Several authors have dealt with heterogeneity of variances. Mixed Gaussian models for the within-litter standard deviation have already been mentioned (Högberg & Rydhmer, Reference Högberg and Rydhmer2000; Damgaard et al., Reference Damgaard, Rydhmer, Løvendahl and Grandinson2003). Foulley et al. (Reference Foulley, Gianola, SanCristobal and Im1990) put forward a log-linear model for residual variances in order to identify sources of heterogeneity, an idea which has been further extended by SanCristobal et al. (Reference SanCristobal, Foulley and Manfredi1993), Foulley & Quaas (Reference Foulley and Quaas1995) and SanCristobal-Gaudy et al. (Reference SanCristobal-Gaudy, Elsen, Bodin and Chevalet1998) by including heterogeneous genetic components of variance and random factors affecting variances. A Bayesian approach jointly considering genetic effects on mean and residual variance was developed by Sorensen & Waagepetersen (Reference Sorensen and Waagepetersen2003). Other extensions comprise mean–variance relationships (Foulley, Reference Foulley2004) in models allowing also for effects of explanatory variables on variance components. The latter approach in particular would presumably be worthwhile to be investigated as an alternative to the methods presented.

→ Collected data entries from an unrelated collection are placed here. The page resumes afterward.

This is an optimization exercise on Yosys and OpenROAD, whose aim is small area, a short achievable clock period and few clock cycles per item, not a production implementation. Function was checked by simulation only, so behaviour that the tests miss may differ from the original.

==> design/flow/constraint.sdc <==
create_clock -name core_clock -period 15.0 [get_ports {clk}]
set_input_delay 3.0000 -clock core_clock [delete_from_list [all_inputs] [get_ports {clk}]]
set_output_delay 3.0000 -clock core_clock [all_outputs]
set_load 0.01 [all_outputs]
==> design/flow/run.sh <==
#!/bin/bash
# synth_recipe.tcl (not shown) runs the flow's synth.tcl, then flattens the netlist and writes it again
# the make line also repeats each setting of config.mk as NAME=value (left out here)
make -C /OpenROAD-flow-scripts/flow DESIGN_CONFIG=/design/flow/config.mk WORK_HOME=/design/flow/orfs CLKGATE_MAP_FILE= SYNTH_SCRIPT=/design/flow/synth_recipe.tcl finish
==> design/flow/design.v <==
module qarea (
    input  wire        clk,
    input  wire        rst,
    input  wire        in_valid,
    output wire        in_ready,
    input  wire [33:0] in_h,
    input  wire [32:0] in_d,
    input  wire [33:0] in_dy,
    input  wire [32:0] in_ua,
    input  wire [32:0] in_ub,
    output reg         out_valid,
    output reg  [24:0] out_q,
    output reg         out_part
);
    localparam [2:0] S_IDLE  = 3'd0,
                     S_MUL   = 3'd1,
                     S_DIV   = 3'd2,
                     S_ROUND = 3'd3,
                     S_FLAT  = 3'd4;
    reg [2:0] state;
    reg [2:0] mstep;         
    reg [4:0] dcount;        
    reg signed [33:0] h;
    reg        [32:0] d;
    reg signed [33:0] dy;
    reg        [32:0] ua;
    reg        [32:0] ub;
    reg signed [67:0] base;      
    reg signed [67:0] ta;        
    reg signed [67:0] tb;        
    reg        [77:0] sq_hi;     
    reg        [77:0] sq_lo;     
    reg        [72:0] de;        
    reg        [65:0] dv;        
    reg        [38:0] clo_r;
    reg        [38:0] chi_r;
    reg        [39:0] e_r;
    reg [90:0] dividend;         
    reg [66:0] rem;
    reg [24:0] quo;
    assign in_ready = (state == S_IDLE);
    wire signed [68:0] na = base + ta;
    wire signed [68:0] nb = base + tb;
    wire signed [68:0] nlo = (na < nb) ? na : nb;
    wire signed [68:0] nhi = (na < nb) ? nb : na;
    wire signed [68:0] m   = $signed({30'd0, d, 6'd0});        
    wire        [38:0] clo = (nlo < 0) ? 39'd0 : (nlo > m) ? m[38:0] : nlo[38:0];
    wire        [38:0] chi = (nhi < 0) ? 39'd0 : (nhi > m) ? m[38:0] : nhi[38:0];
    wire signed [68:0] ehi = (nhi > m) ? (nhi - m) : 69'sd0;
    wire signed [68:0] elo = (nlo > m) ? (nlo - m) : 69'sd0;
    wire signed [68:0] ediff = ehi - elo;
    wire        [39:0] e = ediff[39:0];
    wire        [33:0] dy_abs = dy[33] ? (~dy + 34'd1) : dy;
    reg  signed [40:0] ma, mb;
    wire signed [81:0] mp = ma * mb;
    always @(*) begin
        case (mstep)
            3'd0:    begin ma = {{7{h[33]}}, h};   mb = {8'd0, d};            end
            3'd1:    begin ma = {8'd0, ua};        mb = {{7{dy[33]}}, dy};    end
            3'd2:    begin ma = {8'd0, ub};        mb = {{7{dy[33]}}, dy};    end
            3'd3:    begin ma = {8'd0, d};         mb = {7'd0, dy_abs};       end
            3'd4:    begin ma = {2'd0, chi_r};     mb = {2'd0, chi_r};        end
            3'd5:    begin ma = {2'd0, clo_r};     mb = {2'd0, clo_r};        end
            default: begin ma = {8'd0, d};         mb = {1'd0, e_r};          end   
        endcase
    end
    wire [79:0] num = {2'd0, sq_hi} - {2'd0, sq_lo} + {de, 7'd0};
    wire [32:0] wspan = ub - ua;
    wire [6:0]  hcl = h[33] ? 7'd0 : (h > 34'sd64) ? 7'd64 : h[6:0];
    wire [13:0] flat = hcl * wspan[6:0];
    wire [66:0] rem_sh = {rem[65:0], dividend[90]};
    wire [66:0] rem_sub = rem_sh - {1'b0, dv};
    wire        take = ~rem_sub[66];
    wire [67:0] rem2 = {rem, 1'b0};
    wire        up = (rem2 > {2'd0, dv}) || ((rem2 == {2'd0, dv}) && quo[0]);
    wire [24:0] q_round = quo + {24'd0, up};
    wire [24:0] full = {wspan[6:0], 18'd0};
    always @(posedge clk) begin
        if (rst) begin
            state     <= S_IDLE;
            out_valid <= 1'b0;
            mstep     <= 3'd0;
        end else begin
            out_valid <= 1'b0;
            case (state)
                S_IDLE: begin
                    if (in_valid) begin
                        h     <= in_h;
                        d     <= in_d;
                        dy    <= in_dy;
                        ua    <= in_ua;
                        ub    <= in_ub;
                        mstep <= 3'd0;
                        state <= (in_dy == 34'd0) ? S_FLAT : S_MUL;
                    end
                end
                S_MUL: begin
                    case (mstep)
                        3'd0: base  <= mp[67:0];
                        3'd1: ta    <= mp[67:0];
                        3'd2: tb    <= mp[67:0];
                        3'd3: begin
                            dv    <= mp[65:0];
                            clo_r <= clo;
                            chi_r <= chi;
                            e_r   <= e;
                        end
                        3'd4: sq_hi <= mp[77:0];
                        3'd5: sq_lo <= mp[77:0];
                        3'd6: de    <= mp[72:0];
                        default: ;   
                    endcase
                    if (mstep == 3'd7) begin
                        dividend <= {num, 11'd0};
                        rem      <= 67'd0;
                        quo      <= 25'd0;
                        dcount   <= 5'd0;
                        state    <= S_DIV;
                    end
                    mstep <= mstep + 3'd1;
                end
                S_DIV: begin
                    if (dcount == 5'd0) begin
                        rem      <= {1'b0, dividend[90:25]};
                        dividend <= {dividend[24:0], 66'd0};
                    end else begin
                        rem      <= take ? rem_sub : rem_sh;
                        dividend <= {dividend[89:0], 1'b0};
                        quo      <= {quo[23:0], take};
                    end
                    dcount <= dcount + 5'd1;
                    if (dcount == 5'd25) state <= S_ROUND;
                end
                S_ROUND: begin
                    out_q     <= q_round;
                    out_part  <= (q_round != 25'd0) && (q_round < full);
                    out_valid <= 1'b1;
                    state     <= S_IDLE;
                end
                default: begin   
                    out_q     <= {flat[12:0], 12'd0};
                    out_part  <= (hcl != 7'd0) && (hcl != 7'd64);
                    out_valid <= 1'b1;
                    state     <= S_IDLE;
                end
            endcase
        end
    end
endmodule
==> design/flow/config.mk <==
export PLATFORM = sky130hd
export DESIGN_NAME = qarea
export DESIGN_NICKNAME = qarea
export VERILOG_FILES = /design/flow/design.v
export SDC_FILE = /design/flow/constraint.sdc
export NUM_CORES = 4
export LEC_CHECK = 0
export CAP_MARGIN = 20
export CORE_MARGIN = 2
export CORE_UTILIZATION = 40
export PLACE_DENSITY = 0.6
export SLEW_MARGIN = 20
==> results.sh <==
export IMPL_status="timing/DRC/antenna clean"
export IMPL_rsz0062_at_grt="false"
export IMPL_wl_met1_mm=176
export IMPL_drv_cap=0
export IMPL_fin_setup_tns_ns=0
export IMPL_cts_buffer_depth=3
export IMPL_yosysSeqAreaShare_pct=24.2
export IMPL_synthArstFlopShare_pct=0
export IMPL_syn_to_final_growth_pct=9.36
export IMPL_yosysMostFrequentCell="inv_1"
export IMPL_slew_headroom_pct=10.7
export IMPL_cts_tree="yes"
export IMPL_syn_mean_instance_area_sq_um=9.49
export IMPL_grt_ovfl_total=0
export IMPL_top_layer="met5"
export IMPL_grt_max_degree=153
export IMPL_worst_clock_skew_ns=0.0724
export IMPL_layout_min_cycle_time_ns=14.11
export IMPL_ys_flop_type="edfxtp_1"
export IMPL_synth_xor_area_share_pct=4.09
export IMPL_syn_cell_area_sq_um=123000
export IMPL_cp_required_ns=15.48
export IMPL_slowest_stage="o21ai_1"
export IMPL_ctsHoldBuffers=0
export IMPL_first_pass_iters=8
export IMPL_dr_wl_met3_mm=42.4
export IMPL_layout_drive_gt1_share_pct=5.10
export IMPL_synthAdderAreaFrac_pct=36.8
export IMPL_min_delay_path_class="reg -> reg"
export IMPL_synth_yosys_warnings=1
export IMPL_wl_mm=421
export IMPL_root_buffer="clkbuf_16"
export IMPL_dp_final_hpwl_mm=339
export IMPL_clk_pin_slew_ns=0.06
export IMPL_port_buffers=197
export IMPL_cts_sinks=994
export IMPL_die_h_um=558
export IMPL_gp_routability_congestion=1.01
export IMPL_final_area_sq_um=134000
export IMPL_cts_buffers=109
export IMPL_clk_latency_ns=0.80
export IMPL_htreeDepth=3
export IMPL_grt_first_pass_wirelength_mm=628
export IMPL_synth_seq_cells=994
export IMPL_core_sq_um=306000
export IMPL_path_delay_family="compound AO/OA/AOI/OAI gates"
export IMPL_antenna_found_initial=28
export IMPL_synthCells=13000
export IMPL_drv_slew=0
export IMPL_final_nets=15700
export IMPL_synth_distinct_cells=97
export IMPL_critPathMaxFanout=51
export IMPL_critical_path_arrival_ns=14.59
export IMPL_max_stage_delay_ns=0.55
export IMPL_antenna_left=0
export IMPL_synth_commonest_cells="inv_1 (1921), nand2_1 (1789), fa_1 (1739), edfxtp_1 (987), nor2_1 (840)"
export IMPL_dpl_cell_area_sq_um=131000
export IMPL_fin_crit_sh_pct=94.1
export IMPL_grt_pass1_vias=97300
export IMPL_viasPerCell=5.63
export IMPL_synth_mux_area_share_pct=1.03
export IMPL_num_vias=96300
export IMPL_finalHoldViolCount=0
export IMPL_wl_met2_mm=181
export IMPL_synth_edf_count=987
export IMPL_worst_path_buf_inv=4
export IMPL_start_util_pct=40.2
export IMPL_synth_area_top_cells="fa_1 (28%), edfxtp_1 (24%), ha_1 (8.4%), inv_1 (5.9%), nand2_1 (5.5%)"
export IMPL_synth_compound_area_share_pct=12.7
export IMPL_drcViolationCount=0
export IMPL_finalSetupViolations=0
export IMPL_synthSimpleGateAreaFrac_pct=13.5
export IMPL_crit_type="reg -> reg"
export IMPL_num_rows=203
export IMPL_die_x_um=558
export IMPL_worst_pin_slew_ns=1.33
export IMPL_syn_nets=15700
export IMPL_yosys_area_top_type="fa_1"
export IMPL_endpoint_kind="flip-flop"
export IMPL_synth_top_family_by_area="adder cells"
export IMPL_grt_use_total_pct=27.0
export IMPL_ioPinCount=198
export IMPL_drt_initial_drc_count=9038
export IMPL_start_kind="flip-flop"
export IMPL_max_freq_ghz=0.0709
export IMPL_dieArea_sq_um=312000
export IMPL_synth_top_area_share_pct=28.3
export IMPL_wl_per_cell_um=24.6
[final timing paths]
kind | from | endpoint | slack (ns) | cells past startpoint
worst max-delay path | base[0] | e_r[38] | 0.89 | 54
worst min-delay path | dividend[53] | dividend[54] | 0.54 | 2
worst max register to register | base[0] | e_r[38] | 0.89 | 54
worst min register to register | dividend[53] | dividend[54] | 0.54 | 2
[layout by cell type (no fill, tap or decap), drive strengths merged, types with 89 or more instances in the layout]
cell and count:
o21ai 532, and2 141, xor2 206, nand2b 97, nand4 129, inv 1927
clkdlybuf4s50 197, nor2 840, xnor2 365, a22oi 89, ha 828, nor3 181
and3 104, nand3 172, nand2 1791, o21bai 97, a21o 363, fa 1739
a211oi 124, buf 261, a21oi 671, clkbuf 127, edfxtp 987
[tightest hold or removal path, cell delays in order (launching register included)]
cell,delay (ns)
edfxtp_1,0.35
nand2_1,0.05
o21ai_0,0.06
[what timing repair did]
action	in CTS	in global routing
endpoints found under the hold margin	0	0
setup buffers	0	1
setup endpoints to repair	0	7
gates resized for setup	0	18
[metal layers]
layer | vias to the layer above | GRT usage [%]
met5 | - | 0
met4 | 12 | 11.3
met3 | 774 | 6.99
met2 | 4136 | 41.0
met1 | 48600 | 36.6
li1 | 42800 | -
[area by class of cell]
| cell class | count | area [sq um] |
|---|---|---|
| Antenna cell | 13 | 32.5 |
| Clock buffer | 127 | 2800 |
| Clock inverter | 77 | 828 |
| Inverter | 1922 | 7210 |
| Tap cell | 4100 | 5130 |
| Timing Repair Buffer | 458 | 4050 |
| Fill cell | 29800 | 171000 |
| Sequential cell | 994 | 29800 |
| Multi-Input combinational cell | 9430 | 84600 |
[cell families after synthesis]
group                    Yosys count
AO/OA/AOI/OAI                   2427
XOR/XNOR                         572
adder cells (fa/ha/maj)         2568
buffers and inverters           2526
flip-flops                       994
multiplexers                     119
AND/OR/NAND/NOR                 3744
[through the flow]
step / hold WS [ns] / utilization (%) / cells / setup WS (ns)
after floorplan: 0.510 / - / 13000 / 3.23
after global placement: 0.531 / 42.7 / 16900 / 0.553
after detailed placement: 0.543 / 42.7 / 16900 / 0.461
after CTS: 0.544 / 43.9 / 17100 / 0.366
after global routing: 0.575 / 43.9 / 17100 / 0.0753
final: 0.538 / 44.0 / 17100 / 0.889
[flip-flops by register name, summed over array words and instances (netlist names), 34 cells and up]
name / count
dividend: 80
sq_hi: 78
sq_lo: 78
de: 73
base: 68
ta: 68
tb: 68
rem: 67
dv: 66
e_r: 40
chi_r: 39
clo_r: 39
dy: 34
h: 34
Testbench counts, summed over its fixed seeds: cycles 152,272, items 4,800.

[afterwards: timing with drivers on the ports]
No port has a modelled driver above. Below, the same layout with a new extraction and two added sets of constraints.
Step 1: set_driving_cell puts a clkbuf_16 on clk and a buf_2 on each other input, an assumption about the parent block.
Step 2 adds t to the input delays and takes it off the output delays; t is the mean of the earliest and latest rising clock arrival at the registers after step 1. Input paths then give back, and output paths get back, about the clock's delay inside the block.
Slacks: no drivers / after step 1 / after step 2; pairs: no drivers / after step 1.
t (ns): 0.853
setup WS [ns]: 0.889 / 0.889 / 0.889
worst register clock-pin slew, ns: 0.08 / 0.08
worst slew at a driven data input, ns: 0.10
After both steps setup and hold are still met in this run. For this run, drivers alone change the setup slack by 0.000 ns; drivers and shift together by 0.000 ns.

(iii) Ambiguity of the parameter c ²

The parameter c ² denotes the ratio of within-litter variance of q-daughters compared with Q-daughters. If the parameter c is significantly different from 1, it is ambiguous whether the within-litter variance is affected by a raised residual variance, by an enlarged polygenic variance or by an increased QTL variance (see equation (1)). When a non-significant result is observed, a constant within-litter variance could also be generated by, for example, an increased residual variance and decreased polygenic variance. Therefore, it should be kept in mind that the parameter c ² is just a cumulative effect for any changes in the components of the within-litter variance.

(iv) Granddaughter design

The applied model for the daughter design can be extended, with some modifications, to the granddaughter design. Consider a fixed number of grandsires, which are mated with unrelated granddams of the population. We select one son per mating and these sons are mated with unrelated dams. One daughter per mating is chosen to analyse the within-litter variance. For each granddaughter we have to calculate the sample variance of observed birth weights within one litter. We may assign the sample variances pooled over all daughters as observation for every sire and apply the techniques of Section 2 with adjusted degrees of freedom (number of total piglets minus number of daughters) in the matrix of weights.

(v) Sex effect

Up to now it has been assumed that no sex effect occurs on the piglet's mean value or on the variability of phenotypes. But the expected phenotypic value of male piglets may be larger than for female piglets. To consider such an effect, the model (A.1) in Appendix A has to be adjusted. Three different scenarios are possible: (i) No sex effect on the mean and variability of the phenotypic value exists. Therefore, the observed value per daughter consists of the sample variance of all weights at birth within one litter (degrees of freedom: litter size minus 1). (ii) A sex effect acts on the expected phenotypic value but not on its variability. Thus, the observed value per daughter is the sample variance of birth weights pooled over male and female progeny (degrees of freedom: litter size minus 2). (iii) The sex affects the variability of the phenotypic value. Thus, there are two observed values per litter: the respective sample variances of male and female progeny. In this case it is possible to test a QTL effect as well as a sex by QTL interaction.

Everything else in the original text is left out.